The majority of Hungarians (52%) believe that 2021 was a rather good year for Hungary. Those who are dissatisfied with 2021 are clearly in minority (42 percent). Thus, nearly 4.2 million people, more than one and a half times as many as last year, had a positive view on the country’s overall situation. At the end of 2020, at the peak of the second wave of the epidemic, only nearly 2.5 million Hungarians (31 percent of the adult population) had positive opinion on the past year, and more than 5 million (65 percent) had negative. According to this year’s survey results, public opinion has recovered from the epidemic.
A positive look back is a good basis for an optimistic future. When asked whether the next year will be “rather good or rather bad for Hungary”, 55 percent of adult Hungarians said “rather good” and only 27 percent were pessimistic at the end of 2021. There are more than a million Hungarian citizens who, although evaluated 2021 negatively, are looking forward to 2022 with slight optimism. In truth, however, a similar proportion of people were optimistic about 2021 at the end of 2020 (56 percent), supposedly expecting that vaccinations would start, but even more were pessimistic that time (34 percent).
The satisfaction of the majority of Hungarians with 2021 and their slight optimism about 2022 is not only important regarding the coronavirus, but may also have an impact on the 2022 election campaign. The left’s electoral chances are not only weakened by its internal conflicts, but also by the lack of protest sentiment.

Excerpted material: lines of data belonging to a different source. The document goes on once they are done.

[src/rtl/led_status_ctrl.sv]
// Status-LED controller: error blink codes over disk-activity stretch over idle heartbeat,
// all paced by a prescaled time-base tick derived from the oscillator clock.
module led_status_ctrl #(
    parameter int unsigned TICK_DIV  = 20800,
    parameter int unsigned HB_HALF   = 50,
    parameter int unsigned ACT_TICKS = 5,
    parameter int unsigned ERR_ON    = 20,
    parameter int unsigned ERR_OFF   = 20,
    parameter int unsigned ERR_GAP   = 100
) (
    input  logic       clk,
    input  logic       rst_n,
    input  logic       hb_enable,
    input  logic       act_pulse,
    input  logic [2:0] err_code,
    output logic       led,
    output logic       tick,
    output logic [1:0] mode
);

    localparam int unsigned PreW  = $clog2(TICK_DIV + 1);
    localparam int unsigned HbW   = $clog2(HB_HALF + 1);
    localparam int unsigned ActW  = $clog2(ACT_TICKS + 1);
    localparam int unsigned PhMax = (ERR_ON > ERR_OFF) ?
                                    ((ERR_ON > ERR_GAP) ? ERR_ON : ERR_GAP) :
                                    ((ERR_OFF > ERR_GAP) ? ERR_OFF : ERR_GAP);
    localparam int unsigned PhW   = $clog2(PhMax + 1);

    typedef enum logic [1:0] {StIdle, StOn, StOff, StGap} err_st_e;

    logic [PreW-1:0] pre_q;
    logic            tick_q;
    logic [HbW-1:0]  hb_cnt_q;
    logic            hb_state_q;
    logic [ActW-1:0] act_cnt_q;
    err_st_e         st_q;
    logic [PhW-1:0]  ph_q;
    logic [2:0]      blinks_q;
    logic            led_q;
    logic [1:0]      mode_q;
    logic            pre_wrap;

    assign pre_wrap = (pre_q == PreW'(TICK_DIV - 1));

    always_ff @(posedge clk) begin
        if (!rst_n) begin
            pre_q  <= '0;
            tick_q <= 1'b0;
        end else begin
            tick_q <= pre_wrap;
            pre_q  <= pre_wrap ? '0 : pre_q + 1'b1;
        end
    end

    // Heartbeat keeps running even while another source owns the LED.
    always_ff @(posedge clk) begin
        if (!rst_n || !hb_enable) begin
            hb_cnt_q   <= '0;
            hb_state_q <= 1'b0;
        end else if (tick_q) begin
            if (hb_cnt_q == HbW'(HB_HALF - 1)) begin
                hb_cnt_q   <= '0;
                hb_state_q <= ~hb_state_q;
            end else begin
                hb_cnt_q <= hb_cnt_q + 1'b1;
            end
        end
    end

    always_ff @(posedge clk) begin
        if (!rst_n) begin
            act_cnt_q <= '0;
        end else if (act_pulse) begin
            act_cnt_q <= ActW'(ACT_TICKS);
        end else if (tick_q && act_cnt_q != '0) begin
            act_cnt_q <= act_cnt_q - 1'b1;
        end
    end

    // err_code is only sampled when leaving IDLE or GAP, so a running code always completes.
    always_ff @(posedge clk) begin
        if (!rst_n) begin
            st_q     <= StIdle;
            ph_q     <= '0;
            blinks_q <= '0;
        end else if (tick_q) begin
            unique case (st_q)
                StIdle: begin
                    ph_q <= '0;
                    if (err_code != 3'd0) begin
                        st_q     <= StOn;
                        blinks_q <= err_code;
                    end
                end
                StOn: begin
                    if (ph_q == PhW'(ERR_ON - 1)) begin
                        st_q     <= StOff;
                        ph_q     <= '0;
                        blinks_q <= blinks_q - 1'b1;
                    end else begin
                        ph_q <= ph_q + 1'b1;
                    end
                end
                StOff: begin
                    if (ph_q == PhW'(ERR_OFF - 1)) begin
                        st_q <= (blinks_q == 3'd0) ? StGap : StOn;
                        ph_q <= '0;
                    end else begin
                        ph_q <= ph_q + 1'b1;
                    end
                end
                StGap: begin
                    if (ph_q == PhW'(ERR_GAP - 1)) begin
                        ph_q <= '0;
                        if (err_code != 3'd0) begin
                            st_q     <= StOn;
                            blinks_q <= err_code;
                        end else begin
                            st_q <= StIdle;
                        end
                    end else begin
                        ph_q <= ph_q + 1'b1;
                    end
                end
            endcase
        end
    end

    always_ff @(posedge clk) begin
        if (!rst_n) begin
            led_q  <= 1'b0;
            mode_q <= 2'd0;
        end else if (st_q != StIdle) begin
            led_q  <= (st_q == StOn);
            mode_q <= 2'd2;
        end else if (act_cnt_q != '0) begin
            led_q  <= 1'b1;
            mode_q <= 2'd1;
        end else begin
            led_q  <= hb_state_q;
            mode_q <= 2'd0;
        end
    end

    assign led  = led_q;
    assign tick = tick_q;
    assign mode = mode_q;

endmodule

The latest poll of the Nézőpont Institute was conducted between December 20 and 23, 2021 by interviewing 1,000 respondents by telephone. For all surveys, the sample is representative of the adult population (18 years and older) by gender, age, region, type of settlement and education. In case of a sample size of 1000 respondents and a confidence level of 95 percent, the sampling error is ± 3.16 percent.